Classically, botulism is a food-borne disease caused by the ingestion of
preformed toxin, although there also exist wound botulism (in which _C.
botulinum_ spores germinate in a wound) and infant botulism (in which the
spores germinate in the intestinal tract). In the USA, infant botulism is
the most common. Inhalation botulism or food/water deliberate
contamination may be biowarfare events. An accidental exposure of lab
workers to aerosolized toxin occurred in the early 1960s in Germany (2)
- -- the clinical symptoms were mild with complete recovery, probably in
part due to a sublethal dose. Lethal disease has been caused in primates
exposed to a botulinum toxin aerosol (3). Aun Shinrikyo, the Japanese
cult, unsuccessfully attempted to aerosolize the toxin in Tokyo and against
US military installations in Japan in the 1990s (4, 5). Although considered
by some military experts to be an inefficient military weapon (only a 10
percent casualty rate), large-scale water exposures are unlikely, since
standard water treatment methodology will inactivate the toxin.
1. Alibek K, Handleman S. Biohazard. 1999, New York, Random House.
2. Holzer, VE. Botulismus durch inhalation. Med Klin 1962;41:1735-1738.
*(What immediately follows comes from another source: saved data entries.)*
<file path="config.mk">
export PLATFORM = sky130hd
export DESIGN_NAME = nonce_result_arbiter
export DESIGN_NICKNAME = d
export VERILOG_FILES = /design/src/rtl/nonce_result_arbiter.sv
export SDC_FILE = /design/constraint.sdc
export NUM_CORES = 1
export LEC_CHECK = 0
export CORE_AREA = 5 5 323 325
export DETAILED_ROUTE_END_ITERATION = 16
export DIE_AREA = 0 0 328 330
export GPL_TIMING_DRIVEN = 0
export PLACE_DENSITY = 0.47
export SYNTH_ARGS = -nofsm -noshare
export SYNTH_HDL_FRONTEND = slang
export SYNTH_HIERARCHICAL = 1
export SYNTH_SLANG_ARGS = --single-unit
</file>
<file path="constraint.sdc">
create_clock -name clk -period 24.7 [get_ports clk]
set_clock_uncertainty 0.05 [all_clocks]
set_input_delay 7.41 -clock clk [delete_from_list [all_inputs] [get_ports clk]]
set_output_delay 7.41 -clock clk [all_outputs]
set_load 0.1 [all_outputs]
</file>
<file path="src/rtl/nonce_result_arbiter.sv">
// Round-robin collector of golden-nonce results from NUM_CORES miner pipes into a
// small FIFO read one entry at a time by the host; counts results lost to overwrite.

module nonce_slot (
  input  logic        clk,
  input  logic        reset,
  input  logic [31:0] i_golden,
  input  logic [31:0] i_nonce2,
  input  logic [31:0] i_hash2,
  input  logic        i_grant,
  output logic [31:0] o_golden,
  output logic [31:0] o_nonce2,
  output logic [31:0] o_hash2,
  output logic        o_pending,
  output logic        o_lost
);
  logic [31:0] r_last, r_g, r_n, r_h;
  logic        r_pend;
  logic        w_det;

  assign w_det     = (i_golden != r_last);
  // A grant in the same cycle drains the old result, so reloading is not a loss.
  assign o_lost    = w_det && r_pend && !i_grant;
  assign o_golden  = r_g;
  assign o_nonce2  = r_n;
  assign o_hash2   = r_h;
  assign o_pending = r_pend;

  always_ff @(posedge clk or posedge reset) begin
    if (reset) begin
      r_last <= '0;
      r_g    <= '0;
      r_n    <= '0;
      r_h    <= '0;
      r_pend <= 1'b0;
    end else begin
      r_last <= i_golden;
      if (w_det) begin
        r_g    <= i_golden;
        r_n    <= i_nonce2;
        r_h    <= i_hash2;
        r_pend <= 1'b1;
      end else if (i_grant) begin
        r_pend <= 1'b0;
      end
    end
  end
endmodule

module nonce_result_arbiter #(
  parameter int NUM_CORES  = 2,
  parameter int FIFO_DEPTH = 4
) (
  input  logic                    clk,
  input  logic                    reset,
  input  logic [32*NUM_CORES-1:0] golden_nonce,
  input  logic [32*NUM_CORES-1:0] nonce2,
  input  logic [32*NUM_CORES-1:0] hash2,
  input  logic                    rd_ack,
  output logic                    out_valid,
  output logic [31:0]             out_golden,
  output logic [31:0]             out_nonce2,
  output logic [31:0]             out_hash2,
  output logic [3:0]              out_core,
  output logic [7:0]              lost_count
);
  localparam int AW = $clog2(FIFO_DEPTH);

  // Slot views padded to 16 so a 4-bit core index selects without width games.
  logic [15:0]           w_pend;
  logic [15:0][31:0]     w_sg, w_sn, w_sh;
  logic [NUM_CORES-1:0]  w_lost;
  logic [NUM_CORES-1:0]  w_gnt;

  logic                  w_gnt_vld;
  logic [3:0]            w_gnt_idx;
  logic [4:0]            w_try;
  logic [4:0]            w_nloss;
  logic [8:0]            w_lsum;
  logic                  w_push, w_pop;

  logic [3:0]                  r_rr;
  logic [7:0]                  r_lost;
  logic [AW-1:0]               r_wp, r_rp;
  logic [AW:0]                 r_count;
  logic [FIFO_DEPTH-1:0][31:0] r_fg, r_fn, r_fh;
  logic [FIFO_DEPTH-1:0][3:0]  r_fc;

  generate
    for (genvar i = 0; i < 16; i++) begin : g_core
      if (i < NUM_CORES) begin : g_on
        assign w_gnt[i] = w_gnt_vld && (w_gnt_idx == 4'(i));
        nonce_slot u_slot (
          .clk       (clk),
          .reset     (reset),
          .i_golden  (golden_nonce[32*i +: 32]),
          .i_nonce2  (nonce2[32*i +: 32]),
          .i_hash2   (hash2[32*i +: 32]),
          .i_grant   (w_gnt[i]),
          .o_golden  (w_sg[i]),
          .o_nonce2  (w_sn[i]),
          .o_hash2   (w_sh[i]),
          .o_pending (w_pend[i]),
          .o_lost    (w_lost[i])
        );
      end else begin : g_off
        assign w_sg[i]   = '0;
        assign w_sn[i]   = '0;
        assign w_sh[i]   = '0;
        assign w_pend[i] = 1'b0;
      end
    end
  endgenerate

  // First pending slot at or after rr, wrapping; blocked while the FIFO is full.
  always_comb begin
    w_gnt_vld = 1'b0;
    w_gnt_idx = '0;
    w_try     = '0;
    for (int k = 0; k < NUM_CORES; k++) begin
      w_try = {1'b0, r_rr} + 5'(k);
      if (w_try >= 5'(NUM_CORES)) w_try = w_try - 5'(NUM_CORES);
      if (!w_gnt_vld && !r_count[AW] && w_pend[w_try[3:0]]) begin
        w_gnt_vld = 1'b1;
        w_gnt_idx = w_try[3:0];
      end
    end
  end

  always_comb begin
    w_nloss = '0;
    for (int i = 0; i < NUM_CORES; i++) w_nloss = w_nloss + 5'(w_lost[i]);
    w_lsum = {1'b0, r_lost} + {4'b0, w_nloss};
  end

  assign w_push = w_gnt_vld;
  assign w_pop  = rd_ack && (r_count != '0);

  always_ff @(posedge clk or posedge reset) begin
    if (reset) begin
      r_rr    <= '0;
      r_lost  <= '0;
      r_wp    <= '0;
      r_rp    <= '0;
      r_count <= '0;
      r_fg    <= '0;
      r_fn    <= '0;
      r_fh    <= '0;
      r_fc    <= '0;
    end else begin
      if (w_push) begin
        r_fg[r_wp] <= w_sg[w_gnt_idx];
        r_fn[r_wp] <= w_sn[w_gnt_idx];
        r_fh[r_wp] <= w_sh[w_gnt_idx];
        r_fc[r_wp] <= w_gnt_idx;
        r_wp       <= r_wp + AW'(1);
        r_rr       <= (w_gnt_idx == 4'(NUM_CORES-1)) ? 4'd0 : w_gnt_idx + 4'd1;
      end
      if (w_pop) r_rp <= r_rp + AW'(1);
      case ({w_push, w_pop})
        2'b10:   r_count <= r_count + (AW+1)'(1);
        2'b01:   r_count <= r_count - (AW+1)'(1);
        default: r_count <= r_count;
      endcase
      r_lost <= w_lsum[8] ? 8'hFF : w_lsum[7:0];
    end
  end

  assign out_valid  = (r_count != '0);
  assign out_golden = r_fg[r_rp];
  assign out_nonce2 = r_fn[r_rp];
  assign out_hash2  = r_fh[r_rp];
  assign out_core   = r_fc[r_rp];
  assign lost_count = r_lost;
endmodule

</file>
## After elaboration in Yosys (flattened, before gate mapping)

Index checks and enable logic that the tools add are counted.

- Bits in registers: 677

- Add/sub/neg operators: 10
- Eq/ne operators: 5
- Magnitude comparators: 8
- Multiplexer cells: 39
- Reductions and logical operators: 20

Operator list:

| kind | count |
|---|---|
| 32-bit binary-select mux with 4-bit select | 3 |
| 128-bit bitwise mux | 3 |
| 32-bit 2-to-1 mux | 7 |
| 32-bit binary-select mux with 2-bit select | 3 |
| 32-bit demux with 2-bit select | 1 |
| 32-bit != test | 2 |
| 4-bit 2-to-1 mux | 7 |
| 16-bit bitwise mux | 1 |
| 4-bit by 5-bit less-than comparator with 1-bit output, second input constant | 3 |
| 1-bit logical AND | 11 |
| 8-bit by 2-bit adder with 9-bit output | 1 |
| 1-bit binary-select mux with 4-bit select | 2 |
| 4-bit binary-select mux with 2-bit select | 1 |
| 4-bit demux with 2-bit select | 1 |
| 1-bit 2-to-1 mux | 8 |
| 8-bit 2-to-1 mux | 1 |
| 4-bit by 2-bit subtractor with 4-bit output, second input constant | 2 |
| 2-bit by 3-bit less-than comparator with 1-bit output, second input constant | 2 |
| 3-bit case mux with 2 select lines | 1 |
| 2-bit nonzero test | 3 |
| 4-bit by 1-bit adder with 5-bit output, second input constant | 1 |
| 5-bit by 2-bit >= comparator with 1-bit output, second input constant | 1 |
| 2-bit by 1-bit adder with 2-bit output, second input constant | 2 |
| 4-bit by 1-bit adder with 4-bit output, second input constant | 1 |
| other kinds (11) | 14 |

## Depth between registers and ports, before layout

- Depth after elaboration: 17
- Mapped depth: 18
- Mapped depth without buffers: 18

## By module

Netlist, hierarchy kept.

By module, submodules not included:

| module | area each (um^2) | times used | seq. area each (um^2) | cells an instance |
|---|---|---|---|---|
| nonce_result_arbiter | 20,442.1 | 1 | 10,485.1 | 1,773 |
| nonce_slot | 4,770.8 | 2 | 3,228.1 | 282 |

## Worst setup path before layout

No wires, ideal clock.

- Path type: input-to-reg
- From: in golden_nonce[9]
- To: reg r_lost[7] (netlist: lost_count[7])
- Setup time: 0.169 ns
- Stages: 15
- Arrival: 9.649 ns
- Setup slack: 14.832 ns
- Path through: xnor2_1 nand4_1 nor4_1 nand2_1 buf_4 buf_6 and3_1 inv_1 fa_1 inv_1 ha_1 and3_1 and2_1 nor3_1 a21oi_1

- Longest elaborated chain between the ends: 6

RTL lines:

| item | line | text |
|---|---|---|
| from (decl) | 56 | `input logic [32*NUM_CORES-1:0] golden_nonce,` |
| 32-bit != test | 21 | `assign w_det = (i_golden != r_last);` |
| 1-bit logical AND (2 in series) | 23 | `assign o_lost = w_det && r_pend && !i_grant;` |
| via w_lost[0] | 72 | `logic [NUM_CORES-1:0] w_lost;` |
| 1-bit by 1-bit adder with 2-bit output | 132 | `for (int i = 0; i < NUM_CORES; i++) w_nloss = w_nloss + 5'(w_lost[i]);` |
| 8-bit by 2-bit adder with 9-bit output | 133 | `w_lsum = {1'b0, r_lost} + {4'b0, w_nloss};` |
| 8-bit 2-to-1 mux | 165 | `r_lost <= w_lsum[8] ? 8'hFF : w_lsum[7:0];` |
| to (signal assigned) | 165 |  |
| to (decl) | 83 | `logic [7:0] r_lost;` |

The timed path passes the listed nets, and every way through them passes these cells.
A chain may end at the register's enable or synchronous reset.

## Final worst setup path

- From: reg r_rp[1]
- To: out out_golden[25]

- Longest elaborated chain between the ends: 2

RTL lines:

| item | line | text |
|---|---|---|
| from (decl) | 84 | `logic [AW-1:0] r_wp, r_rp;` |
| from (signal assigned) | 159 | `if (w_pop) r_rp <= r_rp + AW'(1);` |
| 32-bit binary-select mux with 2-bit select | 170 | `assign out_golden = r_fg[r_rp];` |
| 32-bit 2-to-1 mux (not written as such) | 170 |  |
| to (decl) | 61 | `output logic [31:0] out_golden,` |

No other way between the ends. The select of a mux whose other input is x is not followed.

==> results.tsv <==
stage	metric	value	unit
power	total power	6.04	mW
die	initial core utilization	0.296	
worst_setup_path	Worst R2R Start	r_rr[0]	
logic_synthesis	Syn Area/Cell	12.8	um2
clock_tree	H-tree depth	3	
worst_setup_path	r2r setup slk	20.12	ns
worst_setup_path	critical path arrival	5.37	ns
logic_synthesis	Synth Instances	2337	
detailed_routing	first drt pass iteration count	12	
run_status	status	finished, final reports clean	
worst_setup_path	CP startpoint kind	flop	
detailed_routing	drt wl/cell	26.9	um
die	# rows	117	
grt	first-pass GRT wire length	162	mm
die	DIE AREA	108000	um2
clock_tree	CTS Hold Bufs	0	
placement	routability cong.	0.804	
min_path	hold_sp	r_fc[15]	
die	DIE HEIGHT	330	um
logic_synthesis	Yosys top cell by area	dfrtp_1	
grt	gr ovfl total	0	
clock_tree	Setup Fix Bufs, Post-CTS	0	
logic_synthesis	share of flip-flops with an asynchronous set or reset	1.00	
timing	period utilization	0.519	
power	Sequential Power Share	0.273	
detailed_routing	final wirelength	112	mm
power	peak supply drop	0.147	mV
layout	area delta synth->final	25.2	%
min_path	hold endpoint	r_fc[15]	
logic_synthesis	Post-synth top flop	dfrtp_1	
timing	Sum Neg Setup Slack	0	ns
logic_synthesis	share of the synthesized area in the top cell type	0.565	
clock_tree	clock sinks	677	
die	core area	101000	um2
detailed_routing	Via density	5.39	
clock_tree	CTS tree	yes	
detailed_routing	Vias	22400	
clock_tree	maximum root-to-sink buffer count	3	
die	I/O pin count	304	
grt	vias in the first global route	23500	
grt	largest net degree at the start of global routing	127	
clock_tree	total CTS buffers	79	
min_path	hold path cells	1	
detailed_routing	uppermost layer routed	met5	
layout	number of nets in the layout	2938	
logic_synthesis	Ys Warns	6	
power	Leak	17.3	nW
power	Switch Pwr	2.91	mW
timing	fin crit period	12.83	ns
logic_synthesis	top-count cell post-synth	dfrtp_1	
logic_synthesis	cell area after synthesis	30000	um2
logic_synthesis	Mapped Nets	2546	
timing	Fin. Hold Viols	0	
layout	layout cell share with drive strength beyond 1	0.172	
placement	IO buf count	303	
logic_synthesis	top cells by count, synth	dfrtp_1 (677), inv_1 (596), a222oi_1 (384)	
layout	final cell count without fillers	4154	
timing	RSZ-0062 raised after global routing	false	
timing	fmax	78.0	MHz
timing	Worst slew margin	0.0451	
timing	worst slew pin tran	1.43	ns
grt	GR Util All Layers	0.202	
logic_synthesis	Yosys reg bits	677	
power	Comb power frac	0.529	
worst_setup_path	Crit Path Max Fanout	10	
logic_synthesis	sequential area share after synthesis	0.565	
die	Die Wd	328	um
detailed_routing	DR WL met2	54.0	mm
placement	placed cells	4015	
clock_tree	CTS clk-pin slew, worst paths	0.06	ns
placement	HPWL after detailed placement	78.0	mm
timing	Setup-failing EPs final	0	
power	Clk pwr share	0.197	
power	Switching Share	0.482	
layout	Final Util	0.371	
logic_synthesis	Area contributors post-synth	dfrtp_1 (57%), a222oi_1 (13%), mux4_2 (7.5%)	
power	internal power	3.13	mW
grt	initial antenna violation count	5	
detailed_routing	metal3 WL	9.97	mm
timing	Final Max Tran Viols	0	
worst_setup_path	Critical R2R Capture	r_fg[7]	
clock_tree	Resize count post-CTS	0	
worst_setup_path	R2R depth	10	
detailed_routing	post-detailed-route count of antenna-violating nets	0	
logic_synthesis	count of cell types in the netlist	51	
clock_tree	Worst-Skew Late Latency	0.63	ns
worst_setup_path	crit path launch	r_rp[1]	
detailed_routing	met1 wire length	44.7	mm
detailed_routing	1st-iter DRT viols	3774	
clock_tree	CTS root buf	clkbuf_16	
worst_setup_path	crit end category	output pin	
worst_setup_path	Worst EP required	17.24	ns
power	PD cells	161	nW/um2
worst_setup_path	critical path class	reg -> out	
detailed_routing	drt drc	0	
min_path	HP Class	reg -> reg	
job	Max Cap Viol	0	
logic_synthesis	Post-synth EDFFs	0	
## metrics by stage
stage                     area [um2]  hold slack, ns  setup WS, ns
after floorplan                30000           0.398          5.58
after global placement         34700           0.414         0.763
after detailed placement       34900           0.422         12.46
after CTS                      37500           0.434         11.77
after global routing           37500           0.449         11.72
final                          37600           0.435         11.87
## worst max-delay path by stage
| stage | endpoint | slack (ns) |
|---|---|---|
| detailed placement | out_golden[21] | 12.46 |
| global placement | r_fn[23] | 0.76 |
| CTS | out_golden[21] | 11.77 |
| finish | out_golden[25] | 11.87 |
| global route | out_golden[25] | 11.72 |
| floorplan | lost_count[0] | 5.58 |
## cells by family after synthesis
group	Yosys count	synth area share
buf+inv	762	0.0989
flops	677	0.565
compound gates	424	0.140
mux	295	0.151
simple gates	89	0.0164
xor+xnor	76	0.0227
fa+ha+maj	14	0.00634
## flip-flops by register name (all words and copies together) (netlist names)
name	cells
g_core.g_on.u_slot/o_pending	2
g_core.g_on.u_slot/o_hash2	64
r_fg	128
r_fn	128
g_core.g_on.u_slot/o_nonce2	64
g_core.g_on.u_slot/r_last	64
lost_count	8
r_fc	16
r_wp	2
r_rr	4
r_rp	2
g_core.g_on.u_slot/o_golden	64
r_count	3
r_fh	128
## layer usage
metal | track usage | vias up
li1 | - | 9376
met1 | 0.264 | 11600
met2 | 0.335 | 1237
met3 | 0.0456 | 154
met4 | 0.0634 | 2
met5 | 0 | -
## layout by cell type (no fill, tap or decap), types with 9 or more instances in the layout
cell and instances:
nand4_1 17, clkbuf_1 111, clkinv_2 16, mux2_4 20, inv_1 593, xnor2_1 71, and2_1 15, mux4_2 100
dfrtp_1 677, buf_1 10, mux2_1 16, nand2_1 19, clkdlybuf4s50_1 303, a222oi_1 384, mux2_2 158, bufinv_16 9
buf_2 48, clkbuf_8 12, clkbuf_16 79, ha_1 12
## worst max-delay path: stages (launching register included)
cell and delay, ns:
dfrtp_1 0.33, clkbuf_1 0.99, clkbuf_1 0.58, clkbuf_1 1.11, mux4_2 0.52, clkdlybuf4s50_1 1.18
## power groups by stage
stage               Sequential (mW)  Combinational, mW  Clock, mW
global placement               1.64               3.16          0
floorplan                      1.65               2.21          0
detailed placement             1.66               3.20          0
CTS                            1.65               3.21       1.22
finish                         1.65               3.20       1.19
global route                   1.69               3.33       1.26
## layout make-up
| type | count | area (um2) |
|---|---|---|
| Antenna cell | 2 | 5.00 |
| Buffer | 165 | 728 |
| Clock buffer | 104 | 2190 |
| Clock inverter | 32 | 424 |
| Fill cell | 9778 | 63600 |
| Inverter | 597 | 2260 |
| Multi-Input combinational cell | 898 | 10100 |
| Sequential cell | 677 | 16900 |
| Tap cell | 1368 | 1710 |
| Timing Repair Buffer | 311 | 3220 |
(Power assumes the default switching activity.)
3. Franz DR, Pitt LM, Clayton MA, et al. Efficacy of prophylactic and
therapeutic administration of antitoxin for inhalation botulism, in
Botulism and Tetanus Neurotoxoins: Neurotransmission and Biomedicine
Aspects. Das Gupta BR (ed), 1993, Plenum Text, New York, pp 473-476.
4. Tucker J. Toxic terror: Assessing the Terrorist Use of Chemical and
Biological Weapons, 2000, MIT Press, Cambridge.
5. WuDunn S, Miller J, Broad WJ. How Japan Germ Terror Alerted the World.
In New York Times 1998, New York, p A1, A10.